━━ Data for the task ━━
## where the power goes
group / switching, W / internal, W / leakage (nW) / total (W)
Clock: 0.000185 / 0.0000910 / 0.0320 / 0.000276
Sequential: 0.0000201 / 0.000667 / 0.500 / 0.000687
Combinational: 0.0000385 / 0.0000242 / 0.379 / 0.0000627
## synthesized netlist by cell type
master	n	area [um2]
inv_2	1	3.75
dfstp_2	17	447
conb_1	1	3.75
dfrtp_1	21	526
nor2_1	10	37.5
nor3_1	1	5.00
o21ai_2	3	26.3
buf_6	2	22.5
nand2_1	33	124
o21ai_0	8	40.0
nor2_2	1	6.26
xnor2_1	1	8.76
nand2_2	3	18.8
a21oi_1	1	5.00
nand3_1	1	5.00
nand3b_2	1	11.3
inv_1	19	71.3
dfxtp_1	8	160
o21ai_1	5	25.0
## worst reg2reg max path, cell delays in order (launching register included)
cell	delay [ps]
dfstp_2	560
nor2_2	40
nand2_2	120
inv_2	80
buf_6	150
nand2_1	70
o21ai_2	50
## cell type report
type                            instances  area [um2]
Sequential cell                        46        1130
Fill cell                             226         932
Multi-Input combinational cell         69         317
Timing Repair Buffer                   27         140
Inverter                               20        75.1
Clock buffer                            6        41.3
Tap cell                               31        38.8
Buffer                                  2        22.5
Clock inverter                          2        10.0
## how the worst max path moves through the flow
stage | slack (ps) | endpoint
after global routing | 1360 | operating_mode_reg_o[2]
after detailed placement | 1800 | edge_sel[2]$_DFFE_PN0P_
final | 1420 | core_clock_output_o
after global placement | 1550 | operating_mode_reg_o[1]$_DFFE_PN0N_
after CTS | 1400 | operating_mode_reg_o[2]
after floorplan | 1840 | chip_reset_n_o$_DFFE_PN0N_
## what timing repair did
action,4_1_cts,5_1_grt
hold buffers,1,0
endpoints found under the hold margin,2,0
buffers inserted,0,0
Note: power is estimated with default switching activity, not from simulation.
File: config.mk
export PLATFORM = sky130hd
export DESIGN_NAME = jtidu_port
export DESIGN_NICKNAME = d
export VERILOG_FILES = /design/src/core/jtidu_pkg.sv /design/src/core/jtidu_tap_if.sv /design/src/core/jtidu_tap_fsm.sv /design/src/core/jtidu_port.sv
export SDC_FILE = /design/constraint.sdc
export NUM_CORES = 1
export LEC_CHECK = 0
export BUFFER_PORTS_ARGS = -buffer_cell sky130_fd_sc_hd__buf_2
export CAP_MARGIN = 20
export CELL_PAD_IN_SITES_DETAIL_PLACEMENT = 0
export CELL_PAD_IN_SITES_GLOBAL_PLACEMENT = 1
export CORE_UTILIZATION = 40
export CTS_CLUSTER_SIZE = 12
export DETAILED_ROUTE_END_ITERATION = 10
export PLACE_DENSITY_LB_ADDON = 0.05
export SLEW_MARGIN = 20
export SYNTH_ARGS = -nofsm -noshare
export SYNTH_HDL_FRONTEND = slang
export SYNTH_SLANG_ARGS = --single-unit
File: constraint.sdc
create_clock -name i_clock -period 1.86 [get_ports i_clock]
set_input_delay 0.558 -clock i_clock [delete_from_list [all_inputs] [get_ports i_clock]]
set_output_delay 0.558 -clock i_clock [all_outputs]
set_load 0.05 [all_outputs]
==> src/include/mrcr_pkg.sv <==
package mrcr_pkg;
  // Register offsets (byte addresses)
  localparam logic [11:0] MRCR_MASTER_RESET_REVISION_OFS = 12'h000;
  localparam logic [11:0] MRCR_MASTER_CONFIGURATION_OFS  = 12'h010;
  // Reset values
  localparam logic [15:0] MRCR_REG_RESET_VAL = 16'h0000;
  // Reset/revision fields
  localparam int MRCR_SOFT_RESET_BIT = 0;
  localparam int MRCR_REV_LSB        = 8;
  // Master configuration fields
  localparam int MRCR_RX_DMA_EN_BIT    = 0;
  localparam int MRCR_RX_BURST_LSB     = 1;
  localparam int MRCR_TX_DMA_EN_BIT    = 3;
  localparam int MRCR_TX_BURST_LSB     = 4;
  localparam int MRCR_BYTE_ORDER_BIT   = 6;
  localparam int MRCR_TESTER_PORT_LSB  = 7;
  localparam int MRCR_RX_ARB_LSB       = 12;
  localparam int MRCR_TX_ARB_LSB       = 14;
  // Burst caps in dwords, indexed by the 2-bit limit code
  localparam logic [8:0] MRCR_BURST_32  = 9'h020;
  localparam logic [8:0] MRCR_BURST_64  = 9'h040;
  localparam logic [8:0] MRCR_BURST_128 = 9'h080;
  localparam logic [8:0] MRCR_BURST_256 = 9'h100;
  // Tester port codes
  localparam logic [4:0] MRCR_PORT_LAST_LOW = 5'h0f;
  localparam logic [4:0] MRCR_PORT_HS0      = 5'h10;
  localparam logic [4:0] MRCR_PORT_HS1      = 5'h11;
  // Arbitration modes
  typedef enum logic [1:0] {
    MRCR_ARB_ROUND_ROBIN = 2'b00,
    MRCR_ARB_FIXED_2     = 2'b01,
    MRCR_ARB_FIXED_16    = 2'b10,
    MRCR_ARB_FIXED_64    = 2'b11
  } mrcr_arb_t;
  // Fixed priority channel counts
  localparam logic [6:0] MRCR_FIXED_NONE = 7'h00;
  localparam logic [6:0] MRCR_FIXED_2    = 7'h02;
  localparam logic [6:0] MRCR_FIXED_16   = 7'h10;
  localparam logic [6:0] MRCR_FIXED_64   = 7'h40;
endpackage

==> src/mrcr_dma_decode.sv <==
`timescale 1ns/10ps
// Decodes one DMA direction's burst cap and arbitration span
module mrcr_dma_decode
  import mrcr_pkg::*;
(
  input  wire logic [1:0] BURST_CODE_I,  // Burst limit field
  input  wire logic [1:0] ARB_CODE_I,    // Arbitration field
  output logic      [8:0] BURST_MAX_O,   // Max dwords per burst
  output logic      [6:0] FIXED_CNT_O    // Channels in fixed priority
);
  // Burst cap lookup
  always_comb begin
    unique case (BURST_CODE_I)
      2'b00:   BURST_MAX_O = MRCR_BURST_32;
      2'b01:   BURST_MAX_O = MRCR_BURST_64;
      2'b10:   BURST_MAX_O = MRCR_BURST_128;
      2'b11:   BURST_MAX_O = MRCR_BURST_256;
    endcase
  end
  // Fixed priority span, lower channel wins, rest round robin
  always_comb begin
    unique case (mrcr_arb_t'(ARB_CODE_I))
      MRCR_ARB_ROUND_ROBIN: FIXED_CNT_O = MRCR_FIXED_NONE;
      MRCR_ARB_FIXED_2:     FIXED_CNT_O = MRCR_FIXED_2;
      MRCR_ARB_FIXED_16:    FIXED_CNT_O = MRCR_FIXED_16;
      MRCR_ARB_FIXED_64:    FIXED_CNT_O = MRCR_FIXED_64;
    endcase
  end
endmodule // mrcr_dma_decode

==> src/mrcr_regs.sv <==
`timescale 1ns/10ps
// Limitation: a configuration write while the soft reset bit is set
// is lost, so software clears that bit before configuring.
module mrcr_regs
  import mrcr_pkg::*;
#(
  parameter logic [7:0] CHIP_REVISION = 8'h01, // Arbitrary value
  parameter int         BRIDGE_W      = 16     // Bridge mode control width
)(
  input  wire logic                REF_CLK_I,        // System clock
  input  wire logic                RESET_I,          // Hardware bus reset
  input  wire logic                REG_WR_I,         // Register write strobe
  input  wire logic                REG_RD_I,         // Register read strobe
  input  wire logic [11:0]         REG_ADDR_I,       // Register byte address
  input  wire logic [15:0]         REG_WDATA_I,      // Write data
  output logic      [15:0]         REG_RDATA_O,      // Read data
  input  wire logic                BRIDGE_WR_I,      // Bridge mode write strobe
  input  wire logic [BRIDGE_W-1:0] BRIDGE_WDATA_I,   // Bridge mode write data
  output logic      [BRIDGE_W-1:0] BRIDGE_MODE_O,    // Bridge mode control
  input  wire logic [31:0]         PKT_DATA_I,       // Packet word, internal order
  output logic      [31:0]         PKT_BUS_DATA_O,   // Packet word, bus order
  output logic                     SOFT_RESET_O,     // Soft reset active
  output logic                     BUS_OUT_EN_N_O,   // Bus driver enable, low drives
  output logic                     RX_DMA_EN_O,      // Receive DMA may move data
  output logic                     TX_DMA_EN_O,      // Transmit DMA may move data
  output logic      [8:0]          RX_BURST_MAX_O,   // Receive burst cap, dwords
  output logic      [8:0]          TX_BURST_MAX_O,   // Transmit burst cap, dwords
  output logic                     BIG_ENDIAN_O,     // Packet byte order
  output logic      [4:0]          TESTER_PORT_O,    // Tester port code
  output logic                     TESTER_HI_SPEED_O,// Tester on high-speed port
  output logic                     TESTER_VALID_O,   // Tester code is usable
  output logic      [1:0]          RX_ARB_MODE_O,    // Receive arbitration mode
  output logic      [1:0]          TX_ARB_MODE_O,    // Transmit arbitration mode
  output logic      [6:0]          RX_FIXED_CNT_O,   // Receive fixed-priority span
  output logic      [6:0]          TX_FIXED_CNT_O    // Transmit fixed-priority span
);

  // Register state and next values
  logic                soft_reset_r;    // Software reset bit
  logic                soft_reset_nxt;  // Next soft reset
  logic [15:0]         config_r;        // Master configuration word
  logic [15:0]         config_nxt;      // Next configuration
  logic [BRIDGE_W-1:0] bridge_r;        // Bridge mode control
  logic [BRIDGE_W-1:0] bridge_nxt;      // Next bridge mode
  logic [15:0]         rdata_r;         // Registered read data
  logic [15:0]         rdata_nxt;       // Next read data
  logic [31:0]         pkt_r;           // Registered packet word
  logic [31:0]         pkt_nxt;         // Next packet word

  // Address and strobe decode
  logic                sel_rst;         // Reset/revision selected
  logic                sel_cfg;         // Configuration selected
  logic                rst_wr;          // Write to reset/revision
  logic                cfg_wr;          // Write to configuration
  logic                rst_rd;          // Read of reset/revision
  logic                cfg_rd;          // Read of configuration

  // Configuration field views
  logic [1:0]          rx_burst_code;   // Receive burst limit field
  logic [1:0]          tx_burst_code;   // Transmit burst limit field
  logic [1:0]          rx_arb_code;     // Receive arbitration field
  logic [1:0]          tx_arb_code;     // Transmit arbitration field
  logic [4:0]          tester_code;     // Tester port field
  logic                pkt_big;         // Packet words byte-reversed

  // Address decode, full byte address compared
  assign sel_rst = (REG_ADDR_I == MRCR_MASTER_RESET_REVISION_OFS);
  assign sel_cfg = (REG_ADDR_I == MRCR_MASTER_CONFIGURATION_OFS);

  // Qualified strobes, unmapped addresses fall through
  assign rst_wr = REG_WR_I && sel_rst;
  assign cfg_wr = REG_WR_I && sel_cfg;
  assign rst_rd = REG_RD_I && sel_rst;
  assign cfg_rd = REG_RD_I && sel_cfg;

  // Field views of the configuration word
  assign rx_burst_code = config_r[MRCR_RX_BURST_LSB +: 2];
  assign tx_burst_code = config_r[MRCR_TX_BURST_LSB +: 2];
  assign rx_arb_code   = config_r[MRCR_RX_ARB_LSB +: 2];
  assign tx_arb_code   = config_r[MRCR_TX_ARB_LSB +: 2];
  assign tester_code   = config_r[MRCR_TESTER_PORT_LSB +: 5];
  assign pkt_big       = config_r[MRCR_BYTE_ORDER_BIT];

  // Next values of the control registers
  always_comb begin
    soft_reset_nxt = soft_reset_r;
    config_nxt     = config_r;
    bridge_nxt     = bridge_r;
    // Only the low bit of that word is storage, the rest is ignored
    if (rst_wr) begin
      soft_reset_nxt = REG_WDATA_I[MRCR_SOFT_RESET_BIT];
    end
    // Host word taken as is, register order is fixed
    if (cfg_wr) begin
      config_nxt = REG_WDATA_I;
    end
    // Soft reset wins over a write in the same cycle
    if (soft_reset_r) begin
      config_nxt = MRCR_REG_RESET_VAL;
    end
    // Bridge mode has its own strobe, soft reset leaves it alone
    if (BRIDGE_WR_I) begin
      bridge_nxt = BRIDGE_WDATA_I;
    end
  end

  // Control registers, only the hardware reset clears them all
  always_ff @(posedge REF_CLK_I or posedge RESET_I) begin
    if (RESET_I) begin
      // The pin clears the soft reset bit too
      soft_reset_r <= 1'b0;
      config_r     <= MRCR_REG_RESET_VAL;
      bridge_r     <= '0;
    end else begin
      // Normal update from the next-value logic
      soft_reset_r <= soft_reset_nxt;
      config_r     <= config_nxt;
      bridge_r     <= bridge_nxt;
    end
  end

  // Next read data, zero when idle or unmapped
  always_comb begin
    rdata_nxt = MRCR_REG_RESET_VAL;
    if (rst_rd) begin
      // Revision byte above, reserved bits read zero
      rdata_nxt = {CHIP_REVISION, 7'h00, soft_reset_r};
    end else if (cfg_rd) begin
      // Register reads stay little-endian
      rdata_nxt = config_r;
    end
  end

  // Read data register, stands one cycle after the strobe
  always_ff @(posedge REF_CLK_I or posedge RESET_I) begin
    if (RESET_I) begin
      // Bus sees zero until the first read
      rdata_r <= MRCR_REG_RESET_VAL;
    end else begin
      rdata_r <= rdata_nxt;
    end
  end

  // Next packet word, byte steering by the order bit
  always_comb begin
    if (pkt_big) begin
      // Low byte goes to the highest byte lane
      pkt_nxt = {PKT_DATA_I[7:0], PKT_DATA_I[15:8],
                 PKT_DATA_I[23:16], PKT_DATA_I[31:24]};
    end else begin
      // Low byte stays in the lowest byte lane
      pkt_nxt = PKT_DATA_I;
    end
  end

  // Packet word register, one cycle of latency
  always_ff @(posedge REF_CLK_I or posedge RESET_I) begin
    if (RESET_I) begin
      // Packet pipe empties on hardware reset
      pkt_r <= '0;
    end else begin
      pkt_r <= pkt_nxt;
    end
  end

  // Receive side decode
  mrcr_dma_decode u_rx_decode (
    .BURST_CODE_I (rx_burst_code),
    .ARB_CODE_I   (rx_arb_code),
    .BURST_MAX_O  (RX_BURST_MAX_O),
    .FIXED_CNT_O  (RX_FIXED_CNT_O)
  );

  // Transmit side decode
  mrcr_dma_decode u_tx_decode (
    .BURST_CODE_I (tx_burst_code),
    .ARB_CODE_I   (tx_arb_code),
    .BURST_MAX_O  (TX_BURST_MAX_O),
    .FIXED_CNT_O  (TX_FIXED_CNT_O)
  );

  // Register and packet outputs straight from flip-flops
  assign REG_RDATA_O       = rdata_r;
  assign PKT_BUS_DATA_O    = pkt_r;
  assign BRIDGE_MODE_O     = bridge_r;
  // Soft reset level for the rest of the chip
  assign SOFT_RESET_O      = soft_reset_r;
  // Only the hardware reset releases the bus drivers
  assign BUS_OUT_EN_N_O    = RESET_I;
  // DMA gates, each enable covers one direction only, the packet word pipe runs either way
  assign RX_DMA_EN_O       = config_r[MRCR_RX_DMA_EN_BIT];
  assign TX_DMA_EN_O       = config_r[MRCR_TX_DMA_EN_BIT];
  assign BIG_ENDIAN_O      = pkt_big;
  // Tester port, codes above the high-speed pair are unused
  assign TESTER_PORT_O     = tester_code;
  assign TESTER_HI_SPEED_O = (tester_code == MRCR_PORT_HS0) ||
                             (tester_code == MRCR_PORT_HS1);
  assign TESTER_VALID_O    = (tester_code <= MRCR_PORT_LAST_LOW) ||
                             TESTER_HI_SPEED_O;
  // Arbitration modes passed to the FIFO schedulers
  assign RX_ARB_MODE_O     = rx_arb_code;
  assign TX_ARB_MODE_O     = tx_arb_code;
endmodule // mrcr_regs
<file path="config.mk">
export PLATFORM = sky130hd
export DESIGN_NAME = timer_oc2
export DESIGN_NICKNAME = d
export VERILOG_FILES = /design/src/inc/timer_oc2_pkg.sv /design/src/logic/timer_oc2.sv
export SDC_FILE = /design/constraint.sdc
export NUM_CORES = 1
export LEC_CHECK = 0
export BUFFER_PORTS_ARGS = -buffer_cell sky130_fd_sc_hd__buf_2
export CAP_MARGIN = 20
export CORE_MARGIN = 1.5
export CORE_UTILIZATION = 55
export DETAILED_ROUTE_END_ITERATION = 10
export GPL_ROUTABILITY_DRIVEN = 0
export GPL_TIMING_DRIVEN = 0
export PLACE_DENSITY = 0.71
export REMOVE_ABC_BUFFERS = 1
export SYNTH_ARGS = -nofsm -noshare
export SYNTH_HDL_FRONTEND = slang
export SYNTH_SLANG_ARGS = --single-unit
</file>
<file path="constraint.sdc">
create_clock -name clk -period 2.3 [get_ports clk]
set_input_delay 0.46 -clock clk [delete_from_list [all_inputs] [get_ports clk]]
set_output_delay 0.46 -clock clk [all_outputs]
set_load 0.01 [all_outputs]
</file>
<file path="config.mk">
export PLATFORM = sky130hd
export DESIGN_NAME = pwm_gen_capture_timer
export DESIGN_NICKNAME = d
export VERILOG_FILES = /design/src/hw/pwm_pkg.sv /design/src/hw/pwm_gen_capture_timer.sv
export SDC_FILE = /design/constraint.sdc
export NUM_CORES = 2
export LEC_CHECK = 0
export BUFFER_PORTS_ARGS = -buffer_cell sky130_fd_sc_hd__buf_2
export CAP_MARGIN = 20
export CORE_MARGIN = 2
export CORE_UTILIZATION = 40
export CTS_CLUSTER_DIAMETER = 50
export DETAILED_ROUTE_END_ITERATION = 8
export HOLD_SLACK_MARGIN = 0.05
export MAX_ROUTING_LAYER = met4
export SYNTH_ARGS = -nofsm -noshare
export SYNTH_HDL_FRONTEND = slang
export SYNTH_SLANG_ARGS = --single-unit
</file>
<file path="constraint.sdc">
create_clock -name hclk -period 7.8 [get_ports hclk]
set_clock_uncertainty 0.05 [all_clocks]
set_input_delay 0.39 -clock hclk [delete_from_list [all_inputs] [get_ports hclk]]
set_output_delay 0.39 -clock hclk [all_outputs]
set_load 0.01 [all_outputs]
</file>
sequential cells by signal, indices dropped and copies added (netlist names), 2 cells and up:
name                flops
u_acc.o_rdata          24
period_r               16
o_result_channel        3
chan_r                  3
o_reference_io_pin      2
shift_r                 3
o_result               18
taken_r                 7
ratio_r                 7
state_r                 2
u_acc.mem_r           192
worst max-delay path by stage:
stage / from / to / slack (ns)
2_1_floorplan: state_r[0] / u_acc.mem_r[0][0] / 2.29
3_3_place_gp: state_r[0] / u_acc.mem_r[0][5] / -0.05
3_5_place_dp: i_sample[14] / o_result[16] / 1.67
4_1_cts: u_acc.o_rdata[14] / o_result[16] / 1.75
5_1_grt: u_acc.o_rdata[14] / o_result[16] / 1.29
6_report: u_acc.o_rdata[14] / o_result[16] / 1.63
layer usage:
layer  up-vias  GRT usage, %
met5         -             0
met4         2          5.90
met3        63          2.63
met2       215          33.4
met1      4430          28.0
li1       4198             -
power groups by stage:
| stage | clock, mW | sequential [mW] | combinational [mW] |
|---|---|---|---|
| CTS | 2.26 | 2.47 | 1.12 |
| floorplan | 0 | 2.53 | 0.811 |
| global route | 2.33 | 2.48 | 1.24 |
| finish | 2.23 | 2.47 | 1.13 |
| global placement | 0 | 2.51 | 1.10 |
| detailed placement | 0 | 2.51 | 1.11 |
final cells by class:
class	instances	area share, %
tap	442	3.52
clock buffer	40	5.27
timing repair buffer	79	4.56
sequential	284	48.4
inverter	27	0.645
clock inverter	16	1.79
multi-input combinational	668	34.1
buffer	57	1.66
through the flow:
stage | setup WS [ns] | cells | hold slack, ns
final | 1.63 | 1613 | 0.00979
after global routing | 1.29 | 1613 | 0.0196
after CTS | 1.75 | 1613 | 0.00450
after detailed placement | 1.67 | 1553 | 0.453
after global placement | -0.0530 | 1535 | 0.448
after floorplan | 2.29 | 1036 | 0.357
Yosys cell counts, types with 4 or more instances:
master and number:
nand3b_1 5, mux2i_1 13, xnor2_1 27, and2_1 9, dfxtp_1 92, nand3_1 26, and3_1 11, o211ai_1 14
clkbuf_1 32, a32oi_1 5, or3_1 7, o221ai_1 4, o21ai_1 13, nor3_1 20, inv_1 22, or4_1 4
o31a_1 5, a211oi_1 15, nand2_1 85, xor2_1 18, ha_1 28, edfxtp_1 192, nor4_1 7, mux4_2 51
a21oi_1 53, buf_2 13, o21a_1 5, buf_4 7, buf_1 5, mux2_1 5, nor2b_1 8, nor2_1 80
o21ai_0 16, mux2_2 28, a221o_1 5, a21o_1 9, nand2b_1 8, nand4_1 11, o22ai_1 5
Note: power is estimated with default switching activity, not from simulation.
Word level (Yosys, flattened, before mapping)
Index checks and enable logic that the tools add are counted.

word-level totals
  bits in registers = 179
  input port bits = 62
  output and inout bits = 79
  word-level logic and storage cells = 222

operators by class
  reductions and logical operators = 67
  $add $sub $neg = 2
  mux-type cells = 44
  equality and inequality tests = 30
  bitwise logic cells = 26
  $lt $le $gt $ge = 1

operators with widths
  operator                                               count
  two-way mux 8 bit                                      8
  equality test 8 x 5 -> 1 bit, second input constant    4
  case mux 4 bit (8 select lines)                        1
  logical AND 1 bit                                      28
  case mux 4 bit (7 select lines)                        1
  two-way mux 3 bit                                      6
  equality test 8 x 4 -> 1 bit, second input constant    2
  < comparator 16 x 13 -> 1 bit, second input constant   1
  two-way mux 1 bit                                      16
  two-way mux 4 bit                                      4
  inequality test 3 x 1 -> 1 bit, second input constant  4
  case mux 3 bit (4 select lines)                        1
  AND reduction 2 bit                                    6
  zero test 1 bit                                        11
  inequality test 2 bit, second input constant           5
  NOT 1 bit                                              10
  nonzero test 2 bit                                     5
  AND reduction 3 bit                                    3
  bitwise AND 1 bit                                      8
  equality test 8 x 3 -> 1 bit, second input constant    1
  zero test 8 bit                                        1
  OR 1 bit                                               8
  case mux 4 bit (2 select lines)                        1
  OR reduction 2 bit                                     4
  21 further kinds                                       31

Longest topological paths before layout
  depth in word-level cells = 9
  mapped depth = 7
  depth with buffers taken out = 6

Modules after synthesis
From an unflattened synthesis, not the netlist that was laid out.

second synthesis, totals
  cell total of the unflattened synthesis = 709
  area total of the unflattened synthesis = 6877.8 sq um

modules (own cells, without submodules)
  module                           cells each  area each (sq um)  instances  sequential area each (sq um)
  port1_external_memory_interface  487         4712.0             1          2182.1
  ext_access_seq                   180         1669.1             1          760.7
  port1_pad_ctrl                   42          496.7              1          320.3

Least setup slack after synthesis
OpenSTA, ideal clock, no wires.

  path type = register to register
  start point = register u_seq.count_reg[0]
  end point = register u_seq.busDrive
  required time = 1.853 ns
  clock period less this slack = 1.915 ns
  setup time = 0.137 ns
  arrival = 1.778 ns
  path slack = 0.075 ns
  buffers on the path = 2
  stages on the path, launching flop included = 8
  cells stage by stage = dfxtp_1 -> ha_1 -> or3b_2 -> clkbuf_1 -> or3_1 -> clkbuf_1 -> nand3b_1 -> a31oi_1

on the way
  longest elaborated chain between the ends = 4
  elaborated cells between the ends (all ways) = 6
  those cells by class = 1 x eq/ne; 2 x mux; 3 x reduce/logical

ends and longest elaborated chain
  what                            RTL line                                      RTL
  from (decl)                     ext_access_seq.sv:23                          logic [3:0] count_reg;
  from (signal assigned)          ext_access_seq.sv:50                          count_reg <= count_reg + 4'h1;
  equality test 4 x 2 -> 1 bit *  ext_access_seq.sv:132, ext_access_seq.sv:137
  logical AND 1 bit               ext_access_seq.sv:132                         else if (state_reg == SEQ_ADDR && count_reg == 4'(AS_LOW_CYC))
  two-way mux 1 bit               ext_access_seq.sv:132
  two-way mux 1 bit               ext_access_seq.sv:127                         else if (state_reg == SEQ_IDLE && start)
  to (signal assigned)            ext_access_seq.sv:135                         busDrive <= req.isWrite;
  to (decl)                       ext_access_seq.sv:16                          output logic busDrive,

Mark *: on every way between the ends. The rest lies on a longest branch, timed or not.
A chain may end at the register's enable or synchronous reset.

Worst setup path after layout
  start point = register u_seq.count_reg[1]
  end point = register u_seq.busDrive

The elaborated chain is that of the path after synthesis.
━━━
◆ **Instructions for the task**
What is needed is each line from the records with the word "area" in it.

◆ **Result for this exercise**
master	n	area [um2]
type                            instances  area [um2]
class	instances	area share, %
  area total of the unflattened synthesis = 6877.8 sq um
  module                           cells each  area each (sq um)  instances  sequential area each (sq um)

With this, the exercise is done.